Feel free to add your ideas about possible improvements.
I would consider using OpenCensus or OpenTelemetry instead of Tally. Uber is already a part of the OpenTelemetry effort through Jaeger. (Not sure if this is actually a client issue, but I can see tally in the list of dependencies)
I've got a couple of ideas:
- New error values. I wonder if cadence-client would benefit from the new error values added to the standard library? E.g., would it deprecate functions like
IsGenericError
? Available since Go 1.13 but also in older versions viagolang.org/x/xerrors
. Interesting reads: [1], [2]. - Aliased types. I found hard to get used to aliased types. I'm sure there must be a good reason to export types that way, but it's not very clear for new users how to follow them. E.g. when I land to https://godoc.org/go.uber.org/cadence I see the
RetryPolicy
type with a one-line comment. I need to click oninternal.RetryPolicy
which is clarifying but it also brings the user to a package of unexported types. Perhaps a good start could be to clarify the use of the internal package, perhaps with a mention in cadence.go and/or https://cadenceworkflow.io/docs/07_goclient/.
I would like to see something to better manage waiting for activities that does not return any value. Adding a Future.Wait
method seems like the most straightforward solution to me.
I would like to see something to better manage waiting for activities that does not return any value. Adding a Future.Wait method seems like the most straightforward solution to me.
@furuholm, I've been using Future.Get(ctx, nil)
. Have you tried that? But I think that your method would be nicer.
@sevein I have, and I could have sworn that I got an error when I did that. I will try again. Thanks for the advice!
From a convo in Slack, the user requests to make available general helpers for creating clients and worker services. I understand that most of the complexity origins in creating the workflowserviceclient object because it requires a yarpc dispatcher plus tchannel transport. I guess that it could be similar to the build helper in factory.go that is part of cadence-samples.
@sevein I tried Future.Get(ctx, nil)
and it worked.
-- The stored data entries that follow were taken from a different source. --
**src/hdl/pif_pkg.sv**
```systemverilog
// Package of constants for the peripheral interrupt enable and flag block
`default_nettype none
package pif_pkg;
    localparam logic [7:0] FLAGS_ADDR    = 8'h0C;
    localparam logic [7:0] ENABLES_ADDR  = 8'h8C;
    localparam logic [7:0] IMPL_MASK     = 8'hC9;
    localparam logic [7:0] REG_RESET     = 8'h00;
    localparam int         NVM_BIT       = 7;
    localparam int         CONV_BIT      = 6;
    localparam int         CMP_BIT       = 3;
    localparam int         TMR_BIT       = 0;
    localparam int         CORE_MIE_BIT  = 7;
    localparam int         CORE_PIE_BIT  = 6;
    localparam logic [11:0] APB_CTRL_OFF = 12'h000;
    localparam logic [11:0] APB_STAT_OFF = 12'h004;
    localparam logic [11:0] APB_DATA_OFF = 12'h008;
    localparam int         CTRL_GO_BIT   = 0;
    localparam int         CTRL_WR_BIT   = 1;
    localparam int         CTRL_SEL_BIT  = 2;
    localparam int         CTRL_DAT_LSB  = 8;
    localparam int         STAT_BUSY_BIT = 0;
    localparam int         STAT_REQ_BIT  = 1;
    localparam int         STAT_PEND_BIT = 2;
endpackage
`default_nettype wire

```
**src/hdl/pif_if.sv**
```systemverilog
// Interface joining the interrupt block and its core-side controller
`default_nettype none
interface pif_if;
    logic [7:0] addr;
    logic       wr_en;
    logic       rd_en;
    logic [7:0] wdata;
    logic [7:0] rdata;
    logic [7:0] core_ctrl;
    logic       periph_irq;
    logic       irq_to_core;
    modport dev (input addr, input wr_en, input rd_en, input wdata, input core_ctrl,
                 output rdata, output periph_irq, output irq_to_core);
    modport ctl (output addr, output wr_en, output rd_en, output wdata, output core_ctrl,
                 input rdata, input periph_irq, input irq_to_core);
endinterface
`default_nettype wire

```
**src/hdl/pif_ctl.sv**
```systemverilog
// Core-side controller: APB registers drive accesses to the interrupt block
`default_nettype none
module pif_ctl (
    input  wire logic        clk,
    input  wire logic        rst_n,
    pif_if.ctl               bus,
    input  wire logic        psel,
    input  wire logic        penable,
    input  wire logic        pwrite,
    input  wire logic [11:0] paddr,
    input  wire logic [31:0] pwdata,
    output logic      [31:0] prdata,
    output logic             pready,
    output logic             pslverr
);
    typedef enum logic [2:0] {
        ST_IDLE = 3'b001,
        ST_ACC  = 3'b010,
        ST_DONE = 3'b100
    } pif_ctl_st_t;

    typedef struct packed {
        pif_ctl_st_t st;
        logic [7:0]  addr;
        logic        wr;
        logic        rd;
        logic [7:0]  wdata;
        logic [7:0]  core_ctrl;
        logic [7:0]  rdata;
        logic [31:0] prdata;
        logic        pready;
    } pif_ctl_state_t;

    pif_ctl_state_t s_q;
    pif_ctl_state_t s_d;
    logic           acc;

    always_comb begin
        s_d        = s_q;
        s_d.wr     = 1'b0;
        s_d.rd     = 1'b0;
        s_d.pready = 1'b0;
        acc        = psel && penable && !s_q.pready;
        case (s_q.st)
            ST_IDLE: begin
            end
            ST_ACC: begin
                s_d.st = ST_DONE;
            end
            ST_DONE: begin
                s_d.rdata = bus.rdata;
                s_d.st    = ST_IDLE;
            end
            default: s_d.st = ST_IDLE;
        endcase
        if (acc) begin
            s_d.pready = 1'b1;
            s_d.prdata = 32'h0000_0000;
            if (paddr == pif_pkg::APB_CTRL_OFF) begin
                if (pwrite) begin
                    s_d.core_ctrl = pwdata[7:0];
                    if (pwdata[pif_pkg::CTRL_GO_BIT] && s_q.st == ST_IDLE) begin
                        s_d.addr  = pwdata[pif_pkg::CTRL_SEL_BIT] ? pif_pkg::ENABLES_ADDR : pif_pkg::FLAGS_ADDR;
                        s_d.wr    = pwdata[pif_pkg::CTRL_WR_BIT];
                        s_d.rd    = !pwdata[pif_pkg::CTRL_WR_BIT];
                        s_d.wdata = pwdata[pif_pkg::CTRL_DAT_LSB +: 8];
                        s_d.st    = ST_ACC;
                    end
                end else begin
                    s_d.prdata[7:0] = s_q.core_ctrl;
                end
            end else if (paddr == pif_pkg::APB_STAT_OFF) begin
                s_d.prdata[pif_pkg::STAT_BUSY_BIT] = s_q.st != ST_IDLE;
                s_d.prdata[pif_pkg::STAT_REQ_BIT]  = bus.irq_to_core;
                s_d.prdata[pif_pkg::STAT_PEND_BIT] = bus.periph_irq;
            end else if (paddr == pif_pkg::APB_DATA_OFF) begin
                s_d.prdata[7:0] = s_q.rdata;
            end
        end
    end

    always_ff @(posedge clk or negedge rst_n) begin
        if (!rst_n) begin
            s_q    <= '0;
            s_q.st <= ST_IDLE;
        end else begin
            s_q <= s_d;
        end
    end

    assign bus.addr      = s_q.addr;
    assign bus.wr_en     = s_q.wr;
    assign bus.rd_en     = s_q.rd;
    assign bus.wdata     = s_q.wdata;
    assign bus.core_ctrl = s_q.core_ctrl;
    assign prdata        = s_q.prdata;
    assign pready        = s_q.pready;
    assign pslverr       = 1'b0;
endmodule
`default_nettype wire

```
**src/flat_wrapper.sv**
```systemverilog
// flat-port wrapper written by rule: the top's interface ports become plain ports
module pif_ctl_flat 
  (clk, rst_n, psel, penable, pwrite, paddr, pwdata, prdata, pready, pslverr, bus_addr, bus_wr_en, bus_rd_en, bus_wdata, bus_core_ctrl, bus_rdata, bus_periph_irq, bus_irq_to_core);
  pif_if bus_i ();
  input  wire logic clk;
  input  wire logic rst_n;
  input  wire logic psel;
  input  wire logic penable;
  input  wire logic pwrite;
  input  wire logic [11:0] paddr;
  input  wire logic [31:0] pwdata;
  output logic      [31:0] prdata;
  output logic pready;
  output logic pslverr;
  output wire logic [$bits(bus_i.addr)-1:0] bus_addr;
  output wire logic [$bits(bus_i.wr_en)-1:0] bus_wr_en;
  output wire logic [$bits(bus_i.rd_en)-1:0] bus_rd_en;
  output wire logic [$bits(bus_i.wdata)-1:0] bus_wdata;
  output wire logic [$bits(bus_i.core_ctrl)-1:0] bus_core_ctrl;
  input wire logic [$bits(bus_i.rdata)-1:0] bus_rdata;
  input wire logic [$bits(bus_i.periph_irq)-1:0] bus_periph_irq;
  input wire logic [$bits(bus_i.irq_to_core)-1:0] bus_irq_to_core;
  assign bus_addr = bus_i.addr;
  assign bus_wr_en = bus_i.wr_en;
  assign bus_rd_en = bus_i.rd_en;
  assign bus_wdata = bus_i.wdata;
  assign bus_core_ctrl = bus_i.core_ctrl;
  assign bus_i.rdata = bus_rdata;
  assign bus_i.periph_irq = bus_periph_irq;
  assign bus_i.irq_to_core = bus_irq_to_core;
  pif_ctl u_core (.clk(clk), .rst_n(rst_n), .bus(bus_i), .psel(psel), .penable(penable), .pwrite(pwrite), .paddr(paddr), .pwdata(pwdata), .prdata(prdata), .pready(pready), .pslverr(pslverr));
endmodule
```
I must have tried Future.Get(ctx)
when I didn't get it to work.
Consider merging Client.StartWorkflow and ExecuteWorkflow as ExecuteWorkflow returns a future that might be used to get runID and workflowID and waiting for completion through Get is optional.
- Allow registration of activities struct with a worker (#600)
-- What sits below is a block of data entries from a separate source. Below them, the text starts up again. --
<file path="src/rtl/adp_pkg.sv">
// Package: register map, field positions, reset values and timing figures
package adp_pkg;
  // ----------------------------------------------------------------
  // Register addresses
  // ----------------------------------------------------------------
  localparam logic [7:0] SFR_PTR_HIGH = 8'h83;
  localparam logic [7:0] SFR_PTR_LOW = 8'h84;
  localparam logic [7:0] SFR_AUX = 8'h8E;
  localparam logic [7:0] SFR_AUX1 = 8'hA2;
  localparam logic [7:0] SFR_PSW = 8'hD0;
  // ----------------------------------------------------------------
  // Reset values and writable bits
  // ----------------------------------------------------------------
  localparam logic [7:0] RST_AUX = 8'h0C;
  localparam logic [7:0] RST_AUX1 = 8'h00;
  localparam logic [7:0] RST_PSW = 8'h00;
  localparam logic [7:0] AUX_WMASK = 8'h2F;
  localparam logic [7:0] AUX1_WMASK = 8'h09;
  localparam logic [7:0] PSW_WMASK = 8'hFE;
  localparam logic [7:0] BYTE_ZERO = 8'h00;
  localparam logic [7:0] BYTE_ONE = 8'h01;
  localparam logic [15:0] WORD_ZERO = 16'h0000;
  localparam logic [15:0] WORD_ONE = 16'h0001;
  // ----------------------------------------------------------------
  // Field positions
  // ----------------------------------------------------------------
  localparam int AUX_STRETCH = 5;
  localparam int AUX_SIZE_LO = 2;
  localparam int AUX_TARGET = 1;
  localparam int AUX_GATING = 0;
  localparam int AUX1_SELECT = 0;
  localparam int AUX1_ZERO = 2;
  localparam int PSW_CY = 7;
  localparam int PSW_AC = 6;
  localparam int PSW_F0 = 5;
  localparam int PSW_RS_LO = 3;
  localparam int PSW_OV = 2;
  localparam int PSW_F1 = 1;
  localparam int PSW_PAR = 0;
  // ----------------------------------------------------------------
  // Timing in clock periods
  // ----------------------------------------------------------------
  localparam int STROBE_NORMAL = 3;
  localparam int STROBE_STRETCH = 15;
  localparam int ALE_DIV_STD = 6;
  localparam int ALE_DIV_X2 = 3;
  // Bus cycle states
  typedef enum logic [1:0] {
    XS_IDLE = 2'b00,
    XS_ADDR = 2'b01,
    XS_STRB = 2'b10,
    XS_DONE = 2'b11
  } adp_xstate_e;
  // Address falls into the mapped part of the on-chip expanded RAM
  function automatic logic adp_xram_hit(input logic [15:0] a,
                                        input logic [1:0] size);
    return (a[15:10] == 6'h00) && (a[9:8] <= size);
  endfunction
endpackage

</file>
<file path="src/rtl/adp_if.sv">
// Interfaces between the control top and its pointer bank and timer
`timescale 1ns/100ps
`default_nettype none
// Pointer bank carrier
interface adp_ptr_if;
  logic sel;
  logic wr_high;
  logic wr_low;
  logic inc;
  logic load;
  logic [7:0] wdata;
  logic [15:0] load_val;
  logic [15:0] ptr;
  modport bank (input sel, wr_high, wr_low, inc, load, wdata, load_val,
                output ptr);
  modport ctrl (output sel, wr_high, wr_low, inc, load, wdata, load_val,
                input ptr);
endinterface
// Strobe and address latch timer carrier
interface adp_tmr_if;
  logic load;
  logic long_mode;
  logic x2;
  logic fin;
  logic tick;
  modport timer (input load, long_mode, x2, output fin, tick);
  modport ctrl (output load, long_mode, x2, input fin, tick);
endinterface
`default_nettype wire

</file>
<file path="src/rtl/adp_ptr_bank.sv">
// Two data pointers behind one shared pair of byte registers
`timescale 1ns/100ps
`default_nettype none
module adp_ptr_bank (
  input wire logic clock,
  input wire logic rst_n,
  adp_ptr_if.bank pif
);
  logic [15:0] ptr_q [2];
  logic [15:0] cur;
  logic [15:0] other;
  logic [15:0] next_cur;

  // Only the selected pointer is ever visible or changed
  assign cur = ptr_q[pif.sel]; // RQ6
  assign other = ptr_q[~pif.sel];
  assign pif.ptr = cur;
  assign next_cur = pif.load ? pif.load_val :
                    pif.inc ? cur + adp_pkg::WORD_ONE :
                    pif.wr_high ? {pif.wdata, cur[7:0]} :
                    pif.wr_low ? {cur[15:8], pif.wdata} : cur;

  // Update selected slot; the other slot is left untouched
  always_ff @(posedge clock or negedge rst_n) begin
    if (!rst_n) begin
      ptr_q[0] <= adp_pkg::WORD_ZERO;
      ptr_q[1] <= adp_pkg::WORD_ZERO;
    end else begin
      ptr_q[pif.sel] <= next_cur; // RQ9
    end
  end
endmodule
`default_nettype wire

</file>
<file path="src/rtl/adp_strobe_timer.sv">
// Strobe width counter and free running address latch divider
`timescale 1ns/100ps
`default_nettype none
module adp_strobe_timer #(
  parameter int STROBE_NORMAL = adp_pkg::STROBE_NORMAL,
  parameter int STROBE_STRETCH = adp_pkg::STROBE_STRETCH,
  parameter int ALE_DIV_STD = adp_pkg::ALE_DIV_STD,
  parameter int ALE_DIV_X2 = adp_pkg::ALE_DIV_X2
) (
  input wire logic clock,
  input wire logic rst_n,
  adp_tmr_if.timer tif
);
  localparam logic [3:0] LOAD_SHORT = 4'(STROBE_NORMAL - 1);
  localparam logic [3:0] LOAD_LONG = 4'(STROBE_STRETCH - 1);
  localparam logic [2:0] DIV_STD = 3'(ALE_DIV_STD - 1);
  localparam logic [2:0] DIV_X2 = 3'(ALE_DIV_X2 - 1);
  logic [3:0] cnt;
  logic run;
  logic [2:0] div_q;
  logic [3:0] next_cnt;
  logic [2:0] next_div;

  // Stretch swaps a 3 period strobe for a 15 period one
  assign next_cnt = tif.load ? (tif.long_mode ? LOAD_LONG : LOAD_SHORT) // RQ3
                    : (cnt == 4'h0) ? cnt : cnt - 4'h1;
  assign tif.fin = run && (cnt == 4'h0);
  // Divider wraps at 6, or at 3 in double speed mode
  assign next_div = (div_q == 3'h0) ? (tif.x2 ? DIV_X2 : DIV_STD) // RQ16
                    : div_q - 3'h1;
  assign tif.tick = (div_q == 3'h0);

  // Counter and divider registers
  always_ff @(posedge clock or negedge rst_n) begin
    if (!rst_n) begin
      cnt <= 4'h0;
      run <= 1'b0;
      div_q <= 3'h0;
    end else begin
      cnt <= next_cnt;
      run <= tif.load || (run && !tif.fin);
      div_q <= next_div;
    end
  end
endmodule
`default_nettype wire

</file>
<file path="src/rtl/adp_aux_ctrl.sv">
// Auxiliary control, status word and dual pointer register bank
// Summary of operation
// [RQ1] Stretch bit lengthens the read strobe of external data moves.
// [RQ2] Stretch bit lengthens the write strobe of external data moves.
// [RQ3] Strobe width is 3 clocks normally, 15 clocks when stretched.
// [RQ4] Register-indirect moves put the port latch on the upper address.
// [RQ5] Two 16-bit pointers share the byte registers at 83h and 84h.
// [RQ6] Pointer select bit picks which pointer answers every access.
// [RQ7] Incrementing the select register toggles the select bit.
// [RQ8] Bit above the select bit always reads zero.
// [RQ9] Loads and increments touch only the selected pointer.
// [RQ10] Parity flag follows the accumulator's odd count of ones.
// [RQ11] Overflow flag is set by arithmetic signed overflow.
// [RQ12] Two free user flags in the status word.
// [RQ13] Bank select maps R0-R7 to 00h, 08h, 10h or 18h.
// [RQ14] Status word resets to zero.
// [RQ15] Target bit picks on-chip expanded RAM or external memory.
// [RQ16] Latch strobe free runs at 1/6 or 1/3, or only during moves.
// [RQ17] Size field sets how much expanded RAM is mapped, default 1024.
// [RQ18] Auxiliary register resets to size 11, other bits zero.
`timescale 1ns/100ps
`default_nettype none
module adp_aux_ctrl (
  input wire logic clock,
  input wire logic rst_n,
  input wire logic [7:0] sfr_addr,
  input wire logic sfr_wr,
  input wire logic sfr_inc,
  input wire logic sfr_rd,
  input wire logic [7:0] sfr_wdata,
  output logic [7:0] sfr_rdata,
  input wire logic [7:0] acc,
  input wire logic alu_we,
  input wire logic alu_cy,
  input wire logic alu_ac,
  input wire logic alu_ov,
  input wire logic ptr_inc,
  input wire logic ptr_load,
  input wire logic [15:0] ptr_load_val,
  input wire logic x2_mode,
  input wire logic xmov_start,
  input wire logic xmov_write,
  input wire logic xmov_ri,
  input wire logic [7:0] ri_value,
  input wire logic [7:0] xmov_wdata,
  input wire logic [7:0] port_high_latch,
  output logic ale,
  output logic rd_n,
  output logic wr_n,
  output logic [7:0] upper_address_port,
  output logic [7:0] ad_out,
  output logic ad_oe,
  input wire logic [7:0] ad_in,
  output logic [7:0] xmov_rdata,
  output logic xmov_done,
  output logic xmov_busy,
  output logic xram_req,
  output logic xram_write,
  output logic [9:0] xram_addr,
  output logic [7:0] xram_wdata,
  output logic [4:0] bank_base,
  output logic [15:0] data_pointer,
  output logic pointer_select
);
  // ----------------------------------------------------------------
  // Registers and wires
  // ----------------------------------------------------------------
  adp_ptr_if pif ();
  adp_tmr_if tif ();
  adp_pkg::adp_xstate_e state;
  adp_pkg::adp_xstate_e next_state;
  logic [7:0] aux;
  logic [7:0] aux1;
  logic [7:0] program_status_word;
  logic wr_q;
  logic long_q;
  logic [7:0] psw_view;
  logic [7:0] aux1_view;
  logic [7:0] rd_mux;
  logic [7:0] wval;
  logic we;
  logic hit_aux;
  logic hit_aux1;
  logic hit_psw;
  logic [7:0] psw_base;
  logic [7:0] next_psw;
  logic [15:0] addr16;
  logic internal;
  logic start_ext;
  logic next_ale;
  logic next_rd_n;
  logic next_wr_n;
  logic [7:0] next_upper;
  logic [7:0] next_ad_out;
  logic next_ad_oe;
  logic [7:0] next_rdata;
  logic next_done;

  // ----------------------------------------------------------------
  // Submodules
  // ----------------------------------------------------------------
  adp_ptr_bank u_ptr (
    .clock(clock),
    .rst_n(rst_n),
    .pif(pif.bank)
  );
  adp_strobe_timer u_tmr (
    .clock(clock),
    .rst_n(rst_n),
    .tif(tif.timer)
  );

  // ----------------------------------------------------------------
  // Register decode
  // ----------------------------------------------------------------
  // Parity is live from the accumulator, never stored
  assign psw_view = {program_status_word[7:1], ^acc}; // RQ10
  // Reserved and always-zero bits masked so an increment only toggles
  assign aux1_view = aux1 & adp_pkg::AUX1_WMASK; // RQ8
  assign rd_mux = (sfr_addr == adp_pkg::SFR_PTR_HIGH) ? pif.ptr[15:8] :
                  (sfr_addr == adp_pkg::SFR_PTR_LOW) ? pif.ptr[7:0] : // RQ5
                  (sfr_addr == adp_pkg::SFR_AUX) ? aux :
                  (sfr_addr == adp_pkg::SFR_AUX1) ? aux1_view :
                  (sfr_addr == adp_pkg::SFR_PSW) ? psw_view :
                  adp_pkg::BYTE_ZERO;
  // An increment is a read-modify-write through the same decode
  assign wval = sfr_inc ? rd_mux + adp_pkg::BYTE_ONE : sfr_wdata; // RQ7
  assign we = sfr_wr || sfr_inc;
  assign hit_aux = we && (sfr_addr == adp_pkg::SFR_AUX);
  assign hit_aux1 = we && (sfr_addr == adp_pkg::SFR_AUX1);
  assign hit_psw = we && (sfr_addr == adp_pkg::SFR_PSW);
  // Arithmetic flag updates win over a software write in the same cycle
  assign psw_base = hit_psw ? (wval & adp_pkg::PSW_WMASK) : program_status_word; // RQ12
  assign next_psw = alu_we ? {alu_cy, alu_ac, psw_base[5:3], alu_ov, // RQ11
                              psw_base[1:0]} : psw_base;

  // Pointer bank steering
  assign pif.sel = aux1[adp_pkg::AUX1_SELECT]; // RQ6
  assign pif.wr_high = we && (sfr_addr == adp_pkg::SFR_PTR_HIGH); // RQ5
  assign pif.wr_low = we && (sfr_addr == adp_pkg::SFR_PTR_LOW); // RQ5
  assign pif.wdata = wval;
  assign pif.inc = ptr_inc;
  assign pif.load = ptr_load;
  assign pif.load_val = ptr_load_val;

  // ----------------------------------------------------------------
  // Move routing
  // ----------------------------------------------------------------
  // Ri moves take the upper byte from the port latch, not the pointer
  assign addr16 = xmov_ri ? {port_high_latch, ri_value} : pif.ptr; // RQ4
  // Addresses above the mapped size fall through to external memory
  assign internal = !aux[adp_pkg::AUX_TARGET] && // RQ15
                    adp_pkg::adp_xram_hit(addr16, // RQ17
                    aux[adp_pkg::AUX_SIZE_LO+1:adp_pkg::AUX_SIZE_LO]);
  // An external request while a bus cycle is in flight is dropped
  assign start_ext = xmov_start && !internal &&
                     (state == adp_pkg::XS_IDLE);
  assign tif.load = (state == adp_pkg::XS_ADDR);
  assign tif.long_mode = long_q;
  assign tif.x2 = x2_mode;

  // ----------------------------------------------------------------
  // Register file
  // ----------------------------------------------------------------
  // Software registers; not bit addressable, byte writes only
  always_ff @(posedge clock or negedge rst_n) begin
    if (!rst_n) begin
      aux <= adp_pkg::RST_AUX; // RQ18
      aux1 <= adp_pkg::RST_AUX1;
      program_status_word <= adp_pkg::RST_PSW; // RQ14
    end else begin
      if (hit_aux) begin
        aux <= wval & adp_pkg::AUX_WMASK;
      end
      if (hit_aux1) begin
        aux1 <= wval & adp_pkg::AUX1_WMASK; // RQ7
      end
      program_status_word <= next_psw;
    end
  end

  // Read data, pointer view and bank base, one cycle behind
  always_ff @(posedge clock or negedge rst_n) begin
    if (!rst_n) begin
      sfr_rdata <= adp_pkg::BYTE_ZERO;
      data_pointer <= adp_pkg::WORD_ZERO;
      bank_base <= 5'h00;
    end else begin
      if (sfr_rd) begin
        sfr_rdata <= rd_mux;
      end
      data_pointer <= pif.ptr;
      bank_base <= {program_status_word[adp_pkg::PSW_RS_LO+1:adp_pkg::PSW_RS_LO], 3'h0}; // RQ13
    end
  end
  assign pointer_select = aux1[adp_pkg::AUX1_SELECT];

  // Internal expanded RAM request, handed to the RAM in one cycle
  always_ff @(posedge clock or negedge rst_n) begin
    if (!rst_n) begin
      xram_req <= 1'b0;
      xram_write <= 1'b0;
      xram_addr <= 10'h000;
      xram_wdata <= adp_pkg::BYTE_ZERO;
    end else begin
      xram_req <= xmov_start && internal; // RQ15
      xram_write <= xmov_write;
      xram_addr <= addr16[9:0];
      xram_wdata <= xmov_wdata;
    end
  end

  // ----------------------------------------------------------------
  // External bus cycle
  // ----------------------------------------------------------------
  // Next values of the bus pins from the cycle state
  always_comb begin
    next_state = state;
    next_ale = 1'b0;
    next_rd_n = rd_n;
    next_wr_n = wr_n;
    next_upper = upper_address_port;
    next_ad_out = ad_out;
    next_ad_oe = ad_oe;
    next_rdata = xmov_rdata;
    next_done = 1'b0;
    case (state)
      adp_pkg::XS_IDLE: begin
        // Free running strobe only when gating is off
        next_ale = start_ext || (!aux[adp_pkg::AUX_GATING] && tif.tick); // RQ16
        if (start_ext) begin
          next_state = adp_pkg::XS_ADDR;
          next_upper = addr16[15:8]; // RQ4
          next_ad_out = addr16[7:0];
          next_ad_oe = 1'b1;
        end
      end
      adp_pkg::XS_ADDR: begin
        next_state = adp_pkg::XS_STRB;
        next_ad_out = wr_q ? xmov_wdata : adp_pkg::BYTE_ZERO;
        next_ad_oe = wr_q;
        next_rd_n = wr_q; // RQ1
        next_wr_n = !wr_q; // RQ2
      end
      adp_pkg::XS_STRB: begin
        if (tif.fin) begin
          next_state = adp_pkg::XS_DONE;
          next_rd_n = 1'b1;
          next_wr_n = 1'b1;
          next_rdata = wr_q ? xmov_rdata : ad_in;
          next_done = 1'b1;
        end
      end
      adp_pkg::XS_DONE: begin
        next_state = adp_pkg::XS_IDLE;
        next_ad_oe = 1'b0;
      end
      default: begin
        next_state = adp_pkg::XS_IDLE;
      end
    endcase
  end

  // Bus pin registers
  always_ff @(posedge clock or negedge rst_n) begin
    if (!rst_n) begin
      state <= adp_pkg::XS_IDLE;
      ale <= 1'b0;
      rd_n <= 1'b1;
      wr_n <= 1'b1;
      upper_address_port <= adp_pkg::BYTE_ZERO;
      ad_out <= adp_pkg::BYTE_ZERO;
      ad_oe <= 1'b0;
      xmov_rdata <= adp_pkg::BYTE_ZERO;
      xmov_done <= 1'b0;
      xmov_busy <= 1'b0;
    end else begin
      state <= next_state;
      ale <= next_ale;
      rd_n <= next_rd_n;
      wr_n <= next_wr_n;
      upper_address_port <= next_upper;
      ad_out <= next_ad_out;
      ad_oe <= next_ad_oe;
      xmov_rdata <= next_rdata;
      xmov_done <= next_done;
      xmov_busy <= (next_state != adp_pkg::XS_IDLE);
    end
  end

  // Direction and width choice are frozen for the whole cycle
  always_ff @(posedge clock or negedge rst_n) begin
    if (!rst_n) begin
      wr_q <= 1'b0;
      long_q <= 1'b0;
    end else if (start_ext) begin
      wr_q <= xmov_write;
      long_q <= aux[adp_pkg::AUX_STRETCH]; // RQ1
    end
  end

  // ----------------------------------------------------------------
  // Checks
  // ----------------------------------------------------------------
  logic [4:0] low_cnt;
  logic [4:0] exp_width;
  always_ff @(posedge clock or negedge rst_n) begin
    if (!rst_n) begin
      low_cnt <= 5'h00;
    end else begin
      low_cnt <= (!rd_n || !wr_n) ? low_cnt + 5'h01 : 5'h00;
    end
  end
  assign exp_width = long_q ? 5'(adp_pkg::STROBE_STRETCH) :
                     5'(adp_pkg::STROBE_NORMAL);
endmodule
`default_nettype wire

</file>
Registering SampleStruct{Dep: dep}.PerformFunc
as a workflow or an activity, and referencing SampleStruct{}.PerformFunc
for execution already works.
It's, apparently, also not necessary to use string names in calls to ExecuteWorkflow/ExecuteActivity. I'll share an example in #600.
That only works if the worker and the publisher share the same codebase.
That only works if the worker and the publisher share the same codebase.
Wouldn't it be the same case for a standalone func as well?
Disparate codebases would necessitate stringly typed workflow/activity names.
Yeah, it would. I kinda mixed up two things together here.
So registering structs is not possible at the moment. Registering a struct would mean that all of it's exported functions are registered as workflows/activities.
What I referred to is indeed a different problem, but AFAIK the new struct registration implementation will also include simpler naming conventions.